● **WORK INSTRUCTION**: Copy word for word the lines from the start of the records through the line that contains "wire [8:0] rg", both included.

★ ★ ★ ★ ★

What follows belongs to an exercise in optimizing a design on an open flow for a short achievable clock period and few clock cycles per item; a production flow would make more cautious choices.
Function was checked by simulation only, so behaviour that the tests miss may differ from the original.
The clock port is modelled as an ideal driver, which makes a skipped or thinned clock tree look cheaper than it is; a real chip needs a root buffer or a tree.
No activity file was given, so power comes from the tool's default toggle rates.

==> inputs of 06-26 <==
==> flow/design.v <==
`timescale 1ns / 1ps
module process(
    input clk,
    input rst,
    input [23:0] in_pix,
    output reg [5:0] row, col,
    output reg out_we,
    output reg [23:0] out_pix,
    output reg mirror_done,
    output reg gray_done,
    output reg filter_done);
    reg        mm;         
    reg        gm;         
    reg [1:0]  ph;         
    reg        rds;        
    reg        e1, e2;     
    reg [11:0] ptr;        
    reg [23:0] in_q;
    reg [7:0]  s_rg, s_rb, s_gb;    
    reg        c_rg, c_rb, c_gb;    
    wire [7:0] r = in_q[23:16];
    wire [7:0] g = in_q[15:8];
    wire [7:0] b = in_q[7:0];
    wire [8:0] rg = {1'b0, r} + {1'b0, g};
    wire [8:0] rb = {1'b0, r} + {1'b0, b};
    wire [8:0] gb = {1'b0, g} + {1'b0, b};
    wire [7:0] gray = (c_rg ^ c_rb) ? s_gb : (c_rg ^ c_gb) ? s_rg : s_rb;
    always @(posedge clk) begin
        in_q <= in_pix;
        s_rg <= rg[8:1];
        s_rb <= rb[8:1];
        s_gb <= gb[8:1];
        c_rg <= r > g;
        c_rb <= r > b;
        c_gb <= g > b;
        out_pix <= mm ? in_pix : {8'd0, gray, 8'd0};
    end
    wire [11:0] inc = ptr + 12'd1;
    always @(posedge clk) begin
        if (rst) begin
            mm <= 1'b1;
            gm <= 1'b0;
            ph <= 2'd0;
            rds <= 1'b0;
            e1 <= 1'b0;
            e2 <= 1'b0;
            ptr <= 12'd0;
            {row, col} <= 12'd0;
            out_we <= 1'b0;
            mirror_done <= 1'b0;
            gray_done <= 1'b0;
            filter_done <= 1'b0;
        end else if (mm) begin
            case (ph)
                2'd0: begin
                    {row, col} <= {1'b1, ~ptr[10:6], ptr[5:0]};
                    out_we <= 1'b1;
                    ph <= 2'd1;
                end
                2'd1: begin
                    {row, col} <= {1'b0, ptr[10:0]};
                    out_we <= 1'b1;
                    ph <= 2'd2;
                end
                default: begin
                    {row, col} <= inc;
                    ptr <= inc;
                    out_we <= 1'b0;
                    ph <= 2'd0;
                    if (ptr[10:0] == 11'h7FF) begin
                        mm <= 1'b0;
                        gm <= 1'b1;
                        rds <= 1'b1;
                        mirror_done <= 1'b1;
                    end
                end
            endcase
        end else if (gm) begin
            if (e2) begin
                out_we <= 1'b0;
                gm <= 1'b0;
                gray_done <= 1'b1;
                filter_done <= 1'b1;
            end else if (e1) begin
                {row, col} <= ptr;
                out_we <= 1'b1;
                e2 <= 1'b1;
            end else if (rds) begin
                {row, col} <= ptr - 12'd1;
                out_we <= 1'b1;
                rds <= 1'b0;
            end else begin
                out_we <= 1'b0;
                if (ptr == 12'h7FE) begin
                    e1 <= 1'b1;
                end else begin
                    {row, col} <= inc;
                    ptr <= inc;
                    rds <= 1'b1;
                end
            end
        end else begin
            out_we <= 1'b0;
        end
    end
endmodule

★ ★ ★ ★ ★

● **REPLY**:
What follows belongs to an exercise in optimizing a design on an open flow for a short achievable clock period and few clock cycles per item; a production flow would make more cautious choices.
Function was checked by simulation only, so behaviour that the tests miss may differ from the original.
The clock port is modelled as an ideal driver, which makes a skipped or thinned clock tree look cheaper than it is; a real chip needs a root buffer or a tree.
No activity file was given, so power comes from the tool's default toggle rates.

==> inputs of 06-26 <==
==> flow/design.v <==
`timescale 1ns / 1ps
module process(
    input clk,
    input rst,
    input [23:0] in_pix,
    output reg [5:0] row, col,
    output reg out_we,
    output reg [23:0] out_pix,
    output reg mirror_done,
    output reg gray_done,
    output reg filter_done);
    reg        mm;         
    reg        gm;         
    reg [1:0]  ph;         
    reg        rds;        
    reg        e1, e2;     
    reg [11:0] ptr;        
    reg [23:0] in_q;
    reg [7:0]  s_rg, s_rb, s_gb;    
    reg        c_rg, c_rb, c_gb;    
    wire [7:0] r = in_q[23:16];
    wire [7:0] g = in_q[15:8];
    wire [7:0] b = in_q[7:0];
    wire [8:0] rg = {1'b0, r} + {1'b0, g};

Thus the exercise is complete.